Stored entries
____

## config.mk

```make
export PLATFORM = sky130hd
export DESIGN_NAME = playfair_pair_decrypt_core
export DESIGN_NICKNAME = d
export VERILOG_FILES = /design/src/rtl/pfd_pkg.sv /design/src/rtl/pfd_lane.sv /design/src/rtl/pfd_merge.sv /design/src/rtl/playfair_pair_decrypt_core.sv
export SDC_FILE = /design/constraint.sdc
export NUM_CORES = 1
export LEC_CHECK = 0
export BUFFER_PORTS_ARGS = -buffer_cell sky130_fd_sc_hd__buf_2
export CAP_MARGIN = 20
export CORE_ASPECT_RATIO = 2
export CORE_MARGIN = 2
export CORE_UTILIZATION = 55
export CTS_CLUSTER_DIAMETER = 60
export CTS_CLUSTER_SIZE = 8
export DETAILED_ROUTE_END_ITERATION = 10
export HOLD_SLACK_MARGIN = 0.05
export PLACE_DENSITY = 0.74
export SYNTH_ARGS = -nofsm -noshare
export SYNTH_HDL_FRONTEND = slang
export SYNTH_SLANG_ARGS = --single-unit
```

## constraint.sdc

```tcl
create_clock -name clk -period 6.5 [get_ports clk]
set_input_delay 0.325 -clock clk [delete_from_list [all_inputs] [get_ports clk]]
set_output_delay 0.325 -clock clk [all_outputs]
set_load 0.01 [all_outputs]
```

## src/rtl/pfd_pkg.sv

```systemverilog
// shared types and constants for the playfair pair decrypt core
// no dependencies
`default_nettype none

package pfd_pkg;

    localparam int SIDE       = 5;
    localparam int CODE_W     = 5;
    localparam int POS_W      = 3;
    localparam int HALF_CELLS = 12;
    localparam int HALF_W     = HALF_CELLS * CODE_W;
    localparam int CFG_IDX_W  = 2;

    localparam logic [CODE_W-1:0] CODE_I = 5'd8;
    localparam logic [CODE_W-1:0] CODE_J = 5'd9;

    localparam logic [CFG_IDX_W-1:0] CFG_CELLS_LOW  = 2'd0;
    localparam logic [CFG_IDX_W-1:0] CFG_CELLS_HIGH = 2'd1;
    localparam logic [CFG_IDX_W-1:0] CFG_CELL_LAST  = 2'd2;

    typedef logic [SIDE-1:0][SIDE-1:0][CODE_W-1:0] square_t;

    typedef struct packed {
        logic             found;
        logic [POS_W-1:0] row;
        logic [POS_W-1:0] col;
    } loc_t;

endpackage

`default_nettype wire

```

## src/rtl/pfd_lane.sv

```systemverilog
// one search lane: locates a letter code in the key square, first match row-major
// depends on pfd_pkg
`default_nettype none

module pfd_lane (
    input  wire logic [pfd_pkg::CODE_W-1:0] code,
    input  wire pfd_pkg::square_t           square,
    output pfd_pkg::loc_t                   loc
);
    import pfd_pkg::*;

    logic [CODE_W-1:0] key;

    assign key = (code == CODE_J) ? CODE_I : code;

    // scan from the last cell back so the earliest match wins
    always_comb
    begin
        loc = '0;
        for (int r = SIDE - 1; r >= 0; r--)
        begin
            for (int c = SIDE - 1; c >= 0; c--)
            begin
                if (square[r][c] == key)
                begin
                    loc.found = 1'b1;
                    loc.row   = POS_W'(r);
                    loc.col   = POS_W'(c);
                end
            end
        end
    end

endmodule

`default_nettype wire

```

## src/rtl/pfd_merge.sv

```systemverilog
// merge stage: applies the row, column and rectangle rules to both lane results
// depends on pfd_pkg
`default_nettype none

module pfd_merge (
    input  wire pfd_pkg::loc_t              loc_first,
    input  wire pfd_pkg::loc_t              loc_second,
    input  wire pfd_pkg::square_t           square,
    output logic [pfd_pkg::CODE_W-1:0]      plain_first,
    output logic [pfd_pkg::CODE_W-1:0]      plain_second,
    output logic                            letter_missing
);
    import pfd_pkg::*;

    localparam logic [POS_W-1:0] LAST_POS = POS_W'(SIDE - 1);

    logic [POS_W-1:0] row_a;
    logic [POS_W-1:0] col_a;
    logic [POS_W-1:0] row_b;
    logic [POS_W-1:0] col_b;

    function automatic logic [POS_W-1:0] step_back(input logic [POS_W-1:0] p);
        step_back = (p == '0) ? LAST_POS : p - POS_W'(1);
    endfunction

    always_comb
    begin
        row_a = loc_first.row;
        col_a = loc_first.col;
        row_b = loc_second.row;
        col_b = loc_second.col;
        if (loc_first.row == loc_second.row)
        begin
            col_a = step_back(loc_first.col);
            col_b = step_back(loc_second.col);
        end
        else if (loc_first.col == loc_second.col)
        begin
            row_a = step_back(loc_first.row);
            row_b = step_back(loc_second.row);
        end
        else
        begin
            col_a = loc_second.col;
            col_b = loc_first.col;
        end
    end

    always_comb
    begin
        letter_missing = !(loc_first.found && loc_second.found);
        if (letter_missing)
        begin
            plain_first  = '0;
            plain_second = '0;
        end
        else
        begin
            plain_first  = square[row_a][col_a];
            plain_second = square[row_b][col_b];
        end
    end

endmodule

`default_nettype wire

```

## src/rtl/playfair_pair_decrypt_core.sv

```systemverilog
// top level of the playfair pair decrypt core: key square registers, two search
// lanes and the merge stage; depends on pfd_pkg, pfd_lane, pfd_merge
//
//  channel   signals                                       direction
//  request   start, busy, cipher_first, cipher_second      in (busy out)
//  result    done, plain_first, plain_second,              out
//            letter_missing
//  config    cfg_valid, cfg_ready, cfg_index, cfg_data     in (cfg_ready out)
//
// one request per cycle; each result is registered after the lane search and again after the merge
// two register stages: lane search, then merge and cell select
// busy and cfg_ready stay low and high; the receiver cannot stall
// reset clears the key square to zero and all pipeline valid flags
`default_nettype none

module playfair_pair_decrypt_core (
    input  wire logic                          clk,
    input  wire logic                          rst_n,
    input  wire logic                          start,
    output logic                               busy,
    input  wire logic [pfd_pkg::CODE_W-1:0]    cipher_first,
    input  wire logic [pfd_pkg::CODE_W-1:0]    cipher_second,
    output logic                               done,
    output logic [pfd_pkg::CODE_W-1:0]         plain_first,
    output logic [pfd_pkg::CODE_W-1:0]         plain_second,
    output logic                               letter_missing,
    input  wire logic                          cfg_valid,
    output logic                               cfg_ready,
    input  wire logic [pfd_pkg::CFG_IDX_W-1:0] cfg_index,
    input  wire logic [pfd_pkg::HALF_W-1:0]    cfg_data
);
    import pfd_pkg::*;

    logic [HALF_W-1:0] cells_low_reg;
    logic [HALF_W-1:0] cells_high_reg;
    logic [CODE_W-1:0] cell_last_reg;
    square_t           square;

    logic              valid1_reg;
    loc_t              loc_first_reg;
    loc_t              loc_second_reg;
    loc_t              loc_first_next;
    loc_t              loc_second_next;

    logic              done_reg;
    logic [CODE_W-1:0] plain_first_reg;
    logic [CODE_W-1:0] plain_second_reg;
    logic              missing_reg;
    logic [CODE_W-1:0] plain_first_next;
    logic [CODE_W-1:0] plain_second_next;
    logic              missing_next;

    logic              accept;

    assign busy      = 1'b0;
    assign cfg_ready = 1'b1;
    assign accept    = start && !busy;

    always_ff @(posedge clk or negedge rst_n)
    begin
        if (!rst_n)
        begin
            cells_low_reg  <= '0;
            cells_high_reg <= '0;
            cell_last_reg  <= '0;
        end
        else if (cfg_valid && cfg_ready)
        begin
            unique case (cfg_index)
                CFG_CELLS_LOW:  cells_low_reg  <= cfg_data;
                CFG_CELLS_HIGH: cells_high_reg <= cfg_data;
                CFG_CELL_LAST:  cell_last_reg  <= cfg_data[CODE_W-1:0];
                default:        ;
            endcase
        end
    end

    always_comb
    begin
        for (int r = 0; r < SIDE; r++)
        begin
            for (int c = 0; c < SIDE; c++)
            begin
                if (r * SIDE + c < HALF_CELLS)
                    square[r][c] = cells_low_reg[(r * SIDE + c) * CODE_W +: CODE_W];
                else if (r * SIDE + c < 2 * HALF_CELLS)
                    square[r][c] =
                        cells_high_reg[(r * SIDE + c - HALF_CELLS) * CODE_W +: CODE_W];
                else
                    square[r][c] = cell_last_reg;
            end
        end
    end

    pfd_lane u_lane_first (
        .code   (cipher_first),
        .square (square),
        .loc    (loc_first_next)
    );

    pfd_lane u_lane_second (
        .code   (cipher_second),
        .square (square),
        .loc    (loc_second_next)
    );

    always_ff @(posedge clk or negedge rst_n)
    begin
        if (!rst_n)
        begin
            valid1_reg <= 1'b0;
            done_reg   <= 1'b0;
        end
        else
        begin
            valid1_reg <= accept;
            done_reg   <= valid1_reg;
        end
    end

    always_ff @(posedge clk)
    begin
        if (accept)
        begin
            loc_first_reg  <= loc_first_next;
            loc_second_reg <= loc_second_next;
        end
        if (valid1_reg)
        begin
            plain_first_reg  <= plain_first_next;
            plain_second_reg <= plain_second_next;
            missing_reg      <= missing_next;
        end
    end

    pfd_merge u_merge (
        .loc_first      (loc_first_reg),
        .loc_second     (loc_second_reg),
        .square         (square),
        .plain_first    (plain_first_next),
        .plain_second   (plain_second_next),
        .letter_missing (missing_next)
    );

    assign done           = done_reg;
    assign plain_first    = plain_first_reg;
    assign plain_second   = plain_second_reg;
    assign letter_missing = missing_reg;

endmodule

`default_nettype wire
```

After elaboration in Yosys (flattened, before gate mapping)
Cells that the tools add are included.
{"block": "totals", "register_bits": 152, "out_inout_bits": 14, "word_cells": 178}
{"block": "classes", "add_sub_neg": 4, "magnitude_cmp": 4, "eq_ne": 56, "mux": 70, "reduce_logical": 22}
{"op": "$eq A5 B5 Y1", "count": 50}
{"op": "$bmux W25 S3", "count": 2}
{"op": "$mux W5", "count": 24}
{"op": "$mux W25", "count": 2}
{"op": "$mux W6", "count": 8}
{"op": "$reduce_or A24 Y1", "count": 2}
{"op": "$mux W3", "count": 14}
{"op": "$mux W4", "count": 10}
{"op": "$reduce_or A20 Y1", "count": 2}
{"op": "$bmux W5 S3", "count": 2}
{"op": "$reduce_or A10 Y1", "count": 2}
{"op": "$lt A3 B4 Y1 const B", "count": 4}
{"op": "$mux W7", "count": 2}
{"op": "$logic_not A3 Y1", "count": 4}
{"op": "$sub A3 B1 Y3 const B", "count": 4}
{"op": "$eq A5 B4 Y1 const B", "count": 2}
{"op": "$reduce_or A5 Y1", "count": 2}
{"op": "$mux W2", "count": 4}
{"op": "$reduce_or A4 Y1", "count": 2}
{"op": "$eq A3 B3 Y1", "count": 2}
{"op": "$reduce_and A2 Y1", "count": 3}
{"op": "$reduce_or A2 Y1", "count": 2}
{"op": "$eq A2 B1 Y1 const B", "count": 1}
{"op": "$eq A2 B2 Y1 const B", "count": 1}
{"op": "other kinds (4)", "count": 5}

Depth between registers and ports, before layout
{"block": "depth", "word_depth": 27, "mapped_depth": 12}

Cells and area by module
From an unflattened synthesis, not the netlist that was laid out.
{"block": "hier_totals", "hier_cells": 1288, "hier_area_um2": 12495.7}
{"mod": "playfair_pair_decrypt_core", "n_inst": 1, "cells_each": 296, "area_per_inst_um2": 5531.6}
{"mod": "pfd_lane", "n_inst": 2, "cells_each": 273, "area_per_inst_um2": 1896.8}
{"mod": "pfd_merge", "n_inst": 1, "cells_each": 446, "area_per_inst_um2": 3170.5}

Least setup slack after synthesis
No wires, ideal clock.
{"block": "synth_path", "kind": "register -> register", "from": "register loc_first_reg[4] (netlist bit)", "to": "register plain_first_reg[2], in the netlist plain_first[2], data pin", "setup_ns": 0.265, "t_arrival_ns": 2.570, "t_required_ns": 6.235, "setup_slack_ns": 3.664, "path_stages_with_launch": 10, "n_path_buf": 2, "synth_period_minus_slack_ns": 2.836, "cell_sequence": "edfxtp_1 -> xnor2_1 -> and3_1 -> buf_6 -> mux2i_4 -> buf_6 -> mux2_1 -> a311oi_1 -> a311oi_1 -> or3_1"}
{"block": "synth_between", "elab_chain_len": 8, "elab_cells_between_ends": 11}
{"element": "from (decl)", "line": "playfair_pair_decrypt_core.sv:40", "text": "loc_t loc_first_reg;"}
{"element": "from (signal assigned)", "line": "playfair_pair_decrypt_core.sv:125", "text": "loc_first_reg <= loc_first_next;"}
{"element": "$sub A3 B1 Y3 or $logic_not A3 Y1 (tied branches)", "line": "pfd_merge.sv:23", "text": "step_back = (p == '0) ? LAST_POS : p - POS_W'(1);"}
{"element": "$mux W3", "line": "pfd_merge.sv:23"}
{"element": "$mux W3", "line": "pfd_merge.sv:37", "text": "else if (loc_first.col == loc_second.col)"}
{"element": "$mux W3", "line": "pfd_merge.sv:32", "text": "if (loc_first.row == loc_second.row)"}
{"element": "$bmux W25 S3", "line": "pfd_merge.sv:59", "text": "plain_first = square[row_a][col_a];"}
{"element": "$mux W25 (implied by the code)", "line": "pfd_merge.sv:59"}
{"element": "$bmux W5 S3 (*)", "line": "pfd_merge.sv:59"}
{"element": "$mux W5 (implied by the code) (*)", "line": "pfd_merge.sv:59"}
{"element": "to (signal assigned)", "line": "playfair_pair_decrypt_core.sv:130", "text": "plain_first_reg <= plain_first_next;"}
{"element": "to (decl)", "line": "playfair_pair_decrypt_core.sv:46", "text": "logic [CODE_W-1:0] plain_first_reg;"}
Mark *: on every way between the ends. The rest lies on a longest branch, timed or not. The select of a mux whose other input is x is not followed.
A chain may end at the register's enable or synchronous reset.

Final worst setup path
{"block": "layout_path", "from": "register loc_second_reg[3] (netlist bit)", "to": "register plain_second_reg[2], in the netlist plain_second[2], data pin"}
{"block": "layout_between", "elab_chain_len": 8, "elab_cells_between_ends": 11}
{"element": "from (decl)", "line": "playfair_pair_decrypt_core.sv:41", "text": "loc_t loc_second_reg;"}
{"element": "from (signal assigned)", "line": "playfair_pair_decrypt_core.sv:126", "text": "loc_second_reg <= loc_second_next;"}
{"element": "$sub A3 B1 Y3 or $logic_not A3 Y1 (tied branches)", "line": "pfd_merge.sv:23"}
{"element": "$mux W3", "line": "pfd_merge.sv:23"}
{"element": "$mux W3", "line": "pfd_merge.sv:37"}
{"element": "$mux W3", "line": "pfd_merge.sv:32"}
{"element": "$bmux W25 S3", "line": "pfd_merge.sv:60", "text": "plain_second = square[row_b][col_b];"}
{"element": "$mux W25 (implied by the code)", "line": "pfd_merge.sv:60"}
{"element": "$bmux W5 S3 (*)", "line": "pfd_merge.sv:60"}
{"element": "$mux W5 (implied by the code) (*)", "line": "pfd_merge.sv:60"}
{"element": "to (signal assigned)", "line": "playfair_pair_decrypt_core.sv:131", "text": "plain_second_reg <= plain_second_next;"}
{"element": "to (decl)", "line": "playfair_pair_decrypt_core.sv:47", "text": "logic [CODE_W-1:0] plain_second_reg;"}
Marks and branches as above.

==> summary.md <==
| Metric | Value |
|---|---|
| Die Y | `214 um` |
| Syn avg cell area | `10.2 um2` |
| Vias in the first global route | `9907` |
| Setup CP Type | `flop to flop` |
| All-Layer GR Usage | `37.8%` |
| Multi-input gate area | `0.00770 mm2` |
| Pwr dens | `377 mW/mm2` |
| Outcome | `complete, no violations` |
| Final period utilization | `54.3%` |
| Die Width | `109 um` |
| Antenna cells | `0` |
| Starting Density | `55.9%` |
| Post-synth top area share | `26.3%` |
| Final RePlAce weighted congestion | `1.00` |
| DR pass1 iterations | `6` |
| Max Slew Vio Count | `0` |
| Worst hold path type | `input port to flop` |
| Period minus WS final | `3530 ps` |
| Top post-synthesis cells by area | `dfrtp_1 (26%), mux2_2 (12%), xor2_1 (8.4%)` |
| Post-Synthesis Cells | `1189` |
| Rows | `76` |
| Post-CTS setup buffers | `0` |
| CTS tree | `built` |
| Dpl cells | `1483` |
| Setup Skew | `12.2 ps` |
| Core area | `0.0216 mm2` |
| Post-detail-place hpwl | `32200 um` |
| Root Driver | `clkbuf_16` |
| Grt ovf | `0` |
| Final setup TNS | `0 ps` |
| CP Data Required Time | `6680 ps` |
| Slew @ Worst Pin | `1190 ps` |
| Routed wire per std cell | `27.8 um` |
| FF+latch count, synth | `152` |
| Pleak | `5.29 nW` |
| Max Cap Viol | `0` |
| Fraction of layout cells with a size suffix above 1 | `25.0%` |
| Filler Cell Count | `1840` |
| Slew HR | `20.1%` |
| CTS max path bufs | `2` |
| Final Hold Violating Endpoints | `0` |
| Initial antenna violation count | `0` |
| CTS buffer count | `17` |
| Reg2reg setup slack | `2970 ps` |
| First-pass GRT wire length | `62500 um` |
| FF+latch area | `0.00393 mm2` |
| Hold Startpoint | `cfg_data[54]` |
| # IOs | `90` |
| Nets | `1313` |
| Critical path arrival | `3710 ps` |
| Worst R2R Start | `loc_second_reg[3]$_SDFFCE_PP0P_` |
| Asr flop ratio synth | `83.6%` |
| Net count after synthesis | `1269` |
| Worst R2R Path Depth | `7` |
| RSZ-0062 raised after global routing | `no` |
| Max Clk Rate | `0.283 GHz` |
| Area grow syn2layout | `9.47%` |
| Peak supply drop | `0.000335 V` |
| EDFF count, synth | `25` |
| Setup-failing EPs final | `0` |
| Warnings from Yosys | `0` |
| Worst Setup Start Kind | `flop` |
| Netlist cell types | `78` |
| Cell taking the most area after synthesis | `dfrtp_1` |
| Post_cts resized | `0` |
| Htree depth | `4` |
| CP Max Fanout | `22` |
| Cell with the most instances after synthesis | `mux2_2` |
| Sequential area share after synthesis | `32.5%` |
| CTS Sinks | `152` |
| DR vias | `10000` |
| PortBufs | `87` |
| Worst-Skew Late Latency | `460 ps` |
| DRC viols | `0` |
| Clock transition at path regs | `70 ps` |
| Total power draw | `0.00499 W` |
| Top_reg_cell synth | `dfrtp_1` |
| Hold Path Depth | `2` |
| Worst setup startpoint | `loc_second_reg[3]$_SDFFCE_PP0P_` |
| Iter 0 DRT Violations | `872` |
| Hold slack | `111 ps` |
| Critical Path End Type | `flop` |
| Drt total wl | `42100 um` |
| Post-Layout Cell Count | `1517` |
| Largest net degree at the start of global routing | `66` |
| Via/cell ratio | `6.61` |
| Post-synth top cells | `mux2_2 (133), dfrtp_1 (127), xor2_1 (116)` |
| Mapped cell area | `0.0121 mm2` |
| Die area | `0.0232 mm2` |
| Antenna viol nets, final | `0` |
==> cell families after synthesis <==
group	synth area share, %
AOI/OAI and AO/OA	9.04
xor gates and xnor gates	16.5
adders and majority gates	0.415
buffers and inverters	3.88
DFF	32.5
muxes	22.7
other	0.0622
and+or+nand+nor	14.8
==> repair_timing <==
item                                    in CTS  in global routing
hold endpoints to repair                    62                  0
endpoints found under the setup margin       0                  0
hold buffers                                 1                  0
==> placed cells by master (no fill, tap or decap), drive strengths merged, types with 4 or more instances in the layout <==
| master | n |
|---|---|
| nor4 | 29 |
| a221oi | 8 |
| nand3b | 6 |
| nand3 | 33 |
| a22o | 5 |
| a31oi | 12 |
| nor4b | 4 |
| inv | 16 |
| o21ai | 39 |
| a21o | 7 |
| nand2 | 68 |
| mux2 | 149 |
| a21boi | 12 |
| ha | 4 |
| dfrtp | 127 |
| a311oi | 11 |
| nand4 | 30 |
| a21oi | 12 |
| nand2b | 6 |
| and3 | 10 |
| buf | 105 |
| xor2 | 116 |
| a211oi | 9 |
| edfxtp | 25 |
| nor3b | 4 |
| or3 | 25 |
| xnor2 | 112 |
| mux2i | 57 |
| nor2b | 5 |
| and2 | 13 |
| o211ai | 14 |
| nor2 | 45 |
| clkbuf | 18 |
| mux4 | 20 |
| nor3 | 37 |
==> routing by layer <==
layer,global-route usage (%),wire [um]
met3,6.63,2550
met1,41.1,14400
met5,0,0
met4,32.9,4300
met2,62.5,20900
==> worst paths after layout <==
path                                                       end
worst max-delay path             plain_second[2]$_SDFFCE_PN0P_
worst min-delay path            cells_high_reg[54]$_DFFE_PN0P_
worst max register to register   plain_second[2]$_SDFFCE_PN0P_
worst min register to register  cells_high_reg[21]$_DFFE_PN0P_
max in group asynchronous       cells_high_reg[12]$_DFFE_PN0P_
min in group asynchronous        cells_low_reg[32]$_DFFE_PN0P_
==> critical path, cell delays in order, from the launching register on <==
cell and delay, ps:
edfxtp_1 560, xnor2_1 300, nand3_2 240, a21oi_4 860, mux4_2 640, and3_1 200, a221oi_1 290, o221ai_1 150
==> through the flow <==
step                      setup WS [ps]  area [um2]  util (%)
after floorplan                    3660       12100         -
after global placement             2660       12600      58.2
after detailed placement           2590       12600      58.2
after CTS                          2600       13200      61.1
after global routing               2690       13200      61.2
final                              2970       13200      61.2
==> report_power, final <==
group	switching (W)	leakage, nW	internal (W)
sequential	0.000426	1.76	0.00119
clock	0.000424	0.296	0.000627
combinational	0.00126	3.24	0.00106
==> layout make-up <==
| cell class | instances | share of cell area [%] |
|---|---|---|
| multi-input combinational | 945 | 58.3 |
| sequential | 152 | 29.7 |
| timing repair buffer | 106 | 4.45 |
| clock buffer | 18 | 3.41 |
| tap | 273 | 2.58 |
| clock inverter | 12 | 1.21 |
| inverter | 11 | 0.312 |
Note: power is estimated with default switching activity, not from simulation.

____

_THE TASK:_
Nothing but the lines from the line that contains "11 | 0.312 |" to the last line of the records above should appear in the answer; please copy them exactly.

_YOUR RESPONSE:_
| inverter | 11 | 0.312 |
Note: power is estimated with default switching activity, not from simulation.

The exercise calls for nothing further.